Material to process →

==> config.mk <==
export PLATFORM = sky130hd
export DESIGN_NAME = bb3_queue
export DESIGN_NICKNAME = d
export VERILOG_FILES = /design/src/sv/bb3_pkg.sv /design/src/sv/bb3_queue.sv
export SDC_FILE = /design/constraint.sdc
export NUM_CORES = 1
export LEC_CHECK = 0
export BUFFER_PORTS_ARGS = -buffer_cell sky130_fd_sc_hd__buf_2
export CORE_ASPECT_RATIO = 1.1
export CORE_MARGIN = 2
export CORE_UTILIZATION = 40
export CTS_BUF_LIST = sky130_fd_sc_hd__clkbuf_4
export CTS_CLUSTER_SIZE = 10
export DETAILED_ROUTE_END_ITERATION = 6
export MAX_ROUTING_LAYER = met4
export PLACE_DENSITY = 0.61
export SLEW_MARGIN = 10
export SYNTH_ARGS = -nofsm -noshare
export SYNTH_HDL_FRONTEND = slang
export SYNTH_SLANG_ARGS = --single-unit
==> constraint.sdc <==
create_clock -name clk -period 34.8 [get_ports clk]
set_clock_uncertainty 0.2 [all_clocks]
set_input_delay 3.48 -clock clk [delete_from_list [all_inputs] [get_ports clk]]
set_output_delay 3.48 -clock clk [all_outputs]
set_load 0.01 [all_outputs]
==> src/sv/bb3_pkg.sv <==
package bb3_pkg;

	localparam int MAX_WIDTH = 1024;
	localparam int AW = $clog2(MAX_WIDTH);
	localparam int QDEPTH = 2;
	localparam int RECIP_SHIFT = 17;

	localparam logic [1:0] REG_WIDTH = 2'd0;
	localparam logic [1:0] REG_HEIGHT = 2'd1;

	localparam int J_UL = 0;  // row r-1, col c-1
	localparam int J_UR = 1;  // row r-1, col c
	localparam int J_LL = 2;  // row r, col c-1
	localparam int J_LR = 3;  // row r, col c

	typedef struct packed {
		logic [7:0] blue;
		logic [7:0] green;
		logic [7:0] red;
	} pixel_t;

	typedef struct packed {
		logic [7:0]  out_red;
		logic [7:0]  out_green;
		logic [7:0]  out_blue;
		logic [15:0] out_row;
		logic [9:0]  out_col;
		logic        run_last;
		logic        frame_done;
	} result_t;

	typedef pixel_t [2:0][2:0] window_t;

	typedef struct packed {
		logic [10:0] width;
		logic [15:0] height;
		logic        restart;
	} cfg_t;

	typedef struct packed {
		window_t     win;
		logic [3:0]  jobs;
		logic [15:0] row;
		logic [9:0]  col;
		logic        r_ge1;
		logic        r_ge2;
		logic        c_ge1;
		logic        c_ge2;
	} job_rec_t;

	// ceil(2^17 / (2*cnt)), exact for every dividend the blur can produce
	function automatic logic [16:0] recip(input logic [3:0] cnt);
		logic [16:0] m;
		case (cnt)
			4'd1: m = 17'd65536;
			4'd2: m = 17'd32768;
			4'd3: m = 17'd21846;
			4'd4: m = 17'd16384;
			4'd5: m = 17'd13108;
			4'd6: m = 17'd10923;
			4'd7: m = 17'd9363;
			4'd8: m = 17'd8192;
			4'd9: m = 17'd7282;
			default: m = 17'd65536;
		endcase
		return m;
	endfunction

endpackage

==> src/sv/bb3_queue.sv <==
module bb3_queue (
	input  logic              clk,
	input  logic              arst_n,
	input  logic              push,
	input  bb3_pkg::job_rec_t push_rec,
	output logic              full,
	input  logic              pop,
	output logic              head_valid,
	output bb3_pkg::job_rec_t head
);

	localparam int PW = (bb3_pkg::QDEPTH > 1) ? $clog2(bb3_pkg::QDEPTH) : 1;
	localparam int CW = $clog2(bb3_pkg::QDEPTH + 1);

	bb3_pkg::job_rec_t slots_q [bb3_pkg::QDEPTH];
	logic [PW-1:0] wp_q, rp_q;
	logic [CW-1:0] count_q;

	assign full       = (count_q == CW'(bb3_pkg::QDEPTH));
	assign head_valid = (count_q != '0);
	assign head       = slots_q[rp_q];

	always_ff @(posedge clk) begin
		if (push) slots_q[wp_q] <= push_rec;
	end

	always_ff @(posedge clk or negedge arst_n) begin
		if (!arst_n) begin
			wp_q    <= '0;
			rp_q    <= '0;
			count_q <= '0;
		end else begin
			if (push) wp_q <= (wp_q == PW'(bb3_pkg::QDEPTH - 1)) ? '0 : wp_q + PW'(1);
			if (pop) rp_q <= (rp_q == PW'(bb3_pkg::QDEPTH - 1)) ? '0 : rp_q + PW'(1);
			if (push && !pop) count_q <= count_q + CW'(1);
			else if (pop && !push) count_q <= count_q - CW'(1);
		end
	end

`ifndef SYNTHESIS
	a_no_overflow: assert property (@(posedge clk) disable iff (!arst_n) !(push && full))
		else $error("queue written while full");
	a_no_underflow: assert property (@(posedge clk) disable iff (!arst_n) pop |-> head_valid)
		else $error("queue read while empty");
	a_count_track: assert property (@(posedge clk) disable iff (!arst_n)
		(push && !pop) |=> (count_q == $past(count_q) + CW'(1)))
		else $error("queue count lost a write");
`endif

endmodule

==> results.md, run 1 <==
* Slew at the pin closest to its max-slew limit at ~1100 ps
* Largest net degree at the start of global routing at 178
* Reg-to-reg slack, setup at about 31000 ps
* Core box area at ~0.047 sq mm
* DRC errors left at 0
* Largest family of logic cells by synthesized area: multiplexers
* WL final at 42500 microns
* WP data arrival at 3910 ps
* Worst Setup Slack, final at 27210 ps
* Final Util at 0.509
* CTS resizes at 0
* Commonest cells post-synth: edfxtp_1 (500), mux2_4 (190), mux2_2 (60), buf_6 (22), buf_2 (6)
* Final HPWL DP at 28600 microns
* Post-route non-filler standard cell count at 2147
* Crit-path leading delay family: buffers and inverters
* Power share of the clock group at 0.259
* Ports at 506
* CP Launch Type: flop
* Clk sink count at roughly 500
* Min Tclk post-route at approximately 7600 ps
* Grt ovf at 0
* Clk_lat worst skew at 900 ps
* Top post-synthesis cells by area: edfxtp_1 (79%), mux2_4 (15%), mux2_2 (3.6%), buf_6 (1.3%), dfrtp_1 (0.53%)
* Leak Pwr at 9.60 nW
* CP Max Fanout at 51
* DR iter-0 viols at 397
* Pint at between 1 and 1.5 mW
* Status: completed
* Reg clk slew, reported paths at 60 ps
* Switching portion of total power at 0.293
* Area grow syn2layout at 25.4%
* Inst Count DP at approximately 1900
* Setup violators final at 0
* Worst setup EP type: output port
* Setup Crit Path Kind: flop to output port
* Post-synth EDFFs at 500
* Via density at 4.55
* Req. time, crit path at 31120 ps
* Post CTS Setup Buffer Count at 0
* WP buf/inv at 3
* Pre-CTS setup slack at around 28000 ps
* Crit-path max cell delay at approximately 1100 ps
* I/O Buffers at approximately 510
* Initial Utilization at 0.406
* Class of the worst hold path: flop to flop
* Most common cell in the netlist: edfxtp_1
* #FFs+latches synth at 504
* Cell mode on critical path: buf_4
* Drt first pass iters at 4
* FP Rows at 83
* Xor/xnor share of the synthesized area at 0.00230
* Number of global-route vias before repair at about 10000
* Post-synthesis cell count at 794
* CTS tree: yes
* Vias at 9777
* Sequential power share at 0.437
* Rel. slew slack at 0.242
* Final slew viol count at 0
* CTS Buf Count at between 100 and 150
* Per-cell routed wire length at a little under 20 microns
* Largest area contributor in the netlist: edfxtp_1
* Hold-fix buffers, CTS at 0
* Global-route wire length before repair at 59900 microns
* Max_cap viols at 0
* Synthesized area at 0.0190 sq mm
* Synth top area share at 0.790
* Post-Synth Adder-Cell Area at 0.000658
* GP Congestion at ~0.8
* Seq/Total Area, Yosys at 0.795
* Post-synth top flop: edfxtp_1
* Ratio of cells with drive above 1 in the final layout at 0.650
* Syn nets at 1049
* Fill cells at 3979
* Clock Tree Buf Depth at 3
* RSZ-0062 raised after global routing: false
* Slowest CP cell: dfrtp_4
* FFs w/ async S/R, synth at 0.00794
* Final Hold Viols at 0
* Antenna Nets Post-Route at 0
* Max frequency at ~130 MHz
* Cell Pwr Density at 81.9 mW/mm^2
* Multiplexer share of the synthesized area at 0.186
* Yosys cell types at 14
* Setup TNS at 0 ps
* Simple-Gate Fraction of Synth Area at 0.00151
* Max VDD drop at between 40 and 50 uV
* Combinational share of power at 0.304
* Compound-Gate Fraction of Synth Area at 0
* Mapped Avg Cell Area at 23.9 sq um
* Tot GR Track Use at 0.174
* Clock Tree Root: clkbuf_4
* H-tree Lvls at 4
* Initial antenna violation count at 14
* Ys Warns at 0
* DIE AREA at 0.0493 sq mm
* CP Cell Sequence: buf_4 > buf_4 > mux2_4 > buf_2
* Die width at ~210 microns
* Nets at 1669
* Floorplan die height at 233 microns
* Tcrit/Tclk final at 0.218
* Psw at 0.572 mW
## layout by cell type (no fill, tap or decap), drive strengths merged
cell	instances
edfxtp	500
xnor2	1
mux2	250
bufinv	4
xor2	4
buf	514
inv	5
clkinvlp	2
nor2	1
and2	1
ha	1
clkbuf	192
dfrtp	4
or2	1
nor2b	2
diode	14
clkinv	14
## final timing paths
| path | start | cells after the start | endpoint |
|---|---|---|---|
| hold reg to reg | count_q[1] | 1 | count_q[1] |
| setup reg to reg | wp_q | 3 | slots_q[1][215] |
| hold / removal | count_q[1] | 1 | count_q[1] |
| setup / recovery | rp_q | 4 | head[124] |
| min in group asynchronous | arst_n | 1 | wp_q |
| max in group asynchronous | arst_n | 1 | rp_q |
## flip-flops by register name (all words and copies together) (netlist names)
register / count
count_q: 2
rp_q: 1
slots_q: 500
wp_q: 1
## layout make-up
cell class	instances	area (sq um)	share of cell area
diodes	14	35.0	0.00147
clock buffers	192	1440	0.0605
clock inverters	24	205	0.00861
inverters	1	3.75	0.000158
multi-input cells	261	3620	0.152
flip-flops and latches	504	15100	0.634
well taps	637	797	0.0334
repair buffers	514	2610	0.109
## power groups by stage
| stage | logic (mW) | registers, mW | clock network [mW] |
|---|---|---|---|
| finish | 0.594 | 0.853 | 0.505 |
| global route | 0.635 | 0.862 | 0.558 |
| CTS | 0.607 | 0.855 | 0.528 |
| detailed placement | 0.606 | 0.867 | 0 |
| global placement | 0.606 | 0.864 | 0 |
| floorplan | 0.421 | 0.881 | 0 |
## logic make-up after synthesis
group	after synthesis
flops	504
mux	250
fa+ha+maj	1
buf+inv	29
xor+xnor	5
simple gates	5
## stage by stage
stage,hold WS (ps),area [sq um],total power [mW]
2_1_floorplan,247,19000,1.30
3_3_place_gp,270,22200,1.47
3_5_place_dp,268,22200,1.47
4_1_cts,279,23800,1.99
5_1_grt,318,23800,2.06
6_report,278,23800,1.95
## per-layer routing
layer / vias up / part of all wire / global-route usage
met5: - / 0 / -
met4: 0 / 0.027 / 0.0852
met3: 77 / 0.084 / 0.0787
met2: 387 / 0.52 / 0.287
met1: 4791 / 0.36 / 0.175
li1: 4522 / - / -
(Power assumes the default switching activity.)
==> run 2, diff against run 1 <==
==> constraint.sdc (replaced) <==
create_clock -name clk -period 7.05 [get_ports clk]
set_clock_uncertainty 0.2 [all_clocks]
set_input_delay 0.705 -clock clk [delete_from_list [all_inputs] [get_ports clk]]
set_output_delay 0.705 -clock clk [all_outputs]
set_load 0.01 [all_outputs]
==> results.md, run 2 (synthesis results as in run 1) <==
* Max VDD drop at ~600 uV
* Clock Tree Root: clkbuf_4
* Worst path depth at 3
* Worst Setup Slack, final at 3520 ps
* DIE AREA at 0.0493 sq mm
* Crit path from: rp_q
* Setup TNS at 0 ps
* Reg-to-Reg Start: wp_q
* CP Launch Type: flop
* WL final at 42500 microns
* Tot GR Track Use at 0.175
* Pre-CTS setup slack at 4060 ps
* Critical path endpoint: head[33]
* H-tree Lvls at 4
* Worst hold path depth at 1
* Largest net degree at the start of global routing at 140
* Clk sink count at just over 500
* CTS Buf Count at 132
* DP Area at 0.0222 sq mm
* Area grow syn2layout at 38.7%
* Per-cell routed wire length at 17.8 microns
* Setup violators final at 0
* Tcrit/Tclk final at 0.501
* Nets at 1920
* Commonest cells after routing, fill and taps aside: buf_2 (505), edfxtp_1 (500), dlygate4sd3_1 (254)
* Grt ovf at 0
* Min Tclk post-route at 3530 ps
* Final Hold Viols at 0
* Reg clk slew, reported paths at 70 ps
* Initial Utilization at 0.406
* FP Rows at slightly above 80
* Slew at the pin closest to its max-slew limit at 1150 ps
* RSZ-0062 raised after global routing: false
* DRC errors left at 0
* Class of the worst hold path: flop to flop
* CTS resizes at 0
* Reg-to-reg slack, setup at 4460 ps
* Cell Pwr Density at 371 mW/mm^2
* Number of flip-flops in the largest register at 500
* Status: completed
* DR iter-0 viols at 413
* Core box area at 0.0468 sq mm
* Final Power at 9.78 mW
* Final slew viol count at 0
* WP buf/inv at 2
* Crit-path leading delay family: buffers and inverters
* Regs by FF count: slots_q: 500 flops, count_q: 2 flops
* Post CTS Setup Buffer Count at 0
* Max frequency at approximately 280 MHz
* R2R Path End: slots_q[1][187]
* Antenna Nets Post-Route at 0
* Slowest CP cell: buf_12
* Final HPWL DP at 26200 microns
* Global-route wire length before repair at 62300 microns
* CP Max Fanout at 133
* Setup Crit Path Kind: flop to output port
* Ratio of cells with drive above 1 in the final layout at 0.553
* Max_cap viols at 0
* Leak Pwr at 10.6 nW
* Hold-fix buffers, CTS at around 250
* Number of global-route vias before repair at 11696
* Most common library cell in the layout ignoring fill and taps: buf_2
* Hold WS at 316 ps
* Via density at between 4 and 5
* Drt first pass iters at 7
* Req. time, crit path at between 6000 and 7000 ps
* Hold Path Origin: count_q[1]
* Crit-path max cell delay at 530 ps
* WP data arrival at 2630 ps
* CTS tree: yes
* Ports at about 510
* Design area at 0.0264 sq mm
* Clk_lat worst skew at 830 ps
* Initial antenna violation count at 4
* Die width at 212 microns
* Vias at 10744
* Floorplan die height at 233 microns
* Reg2Reg Depth at 2
* CP Cell Sequence: buf_12 > mux2_4 > buf_2
* GP Congestion at 0.774
* Rel. slew slack at 0.236
* Worst setup EP type: output port
* I/O Buffers at 505
* Clock Tree Buf Depth at 3
* Biggest register: slots_q
## run 2: cell count changes in the layout (fill, tap and decap cells not counted), sizes merged
cell and change:
clkbuf -9, clkinvlp +2, bufinv +1, diode -11
buf -3, clkinv +3, dlygate4sd3 +254
## run 2: routing by layer
layer	up-vias	track usage	routed length [microns]
met2	411	0.295	22200
met5	-	-	0
met1	5231	0.178	15900
met3	110	0.0559	2810
met4	0	0.102	1590
li1	4992	-	-
## run 2: power by group
| part | internal, mW | total (mW) | switching (mW) |
|---|---|---|---|
| registers | 3.98 | 4.12 | 0.135 |
| logic | 1.56 | 3.16 | 1.60 |
| clock network | 1.37 | 2.50 | 1.13 |
## run 2: worst min path at each step
stage	to	slack, ps
global placement	count_q[1]	270
floorplan	count_q[0]	210
finish	count_q[1]	320
global route	slots_q[0][237]	280
CTS	slots_q[1][237]	240
detailed placement	count_q[1]	270
## run 2: stage by stage
stage	util	std cells
after CTS	0.563	2381
after global routing	0.563	2384
final	0.563	2384
after global placement	0.474	1914
after detailed placement	0.474	1914
after floorplan	-	794
## run 2: layout make-up
| type | count | area (sq um) |
|---|---|---|
| Antenna cell | 3 | 7.51 |
| Clock buffer | 183 | 1370 |
| Timing Repair Buffer | 765 | 5180 |
| Clock inverter | 30 | 267 |
| Sequential cell | 504 | 15100 |
| Multi-Input combinational cell | 261 | 3620 |
| Tap cell | 637 | 797 |
| Fill cell | 3633 | 20500 |
| Inverter | 1 | 3.75 |
## run 2: worst register-to-register path, stage by stage, from the launching register on
cell     delay (ps)
dfrtp_1         430
and2_4          650
buf_4           820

Directions for this task → Return the lines of the records that include the string "Number".

Reply →
* Number of global-route vias before repair at about 10000
* Number of flip-flops in the largest register at 500
* Number of global-route vias before repair at 11696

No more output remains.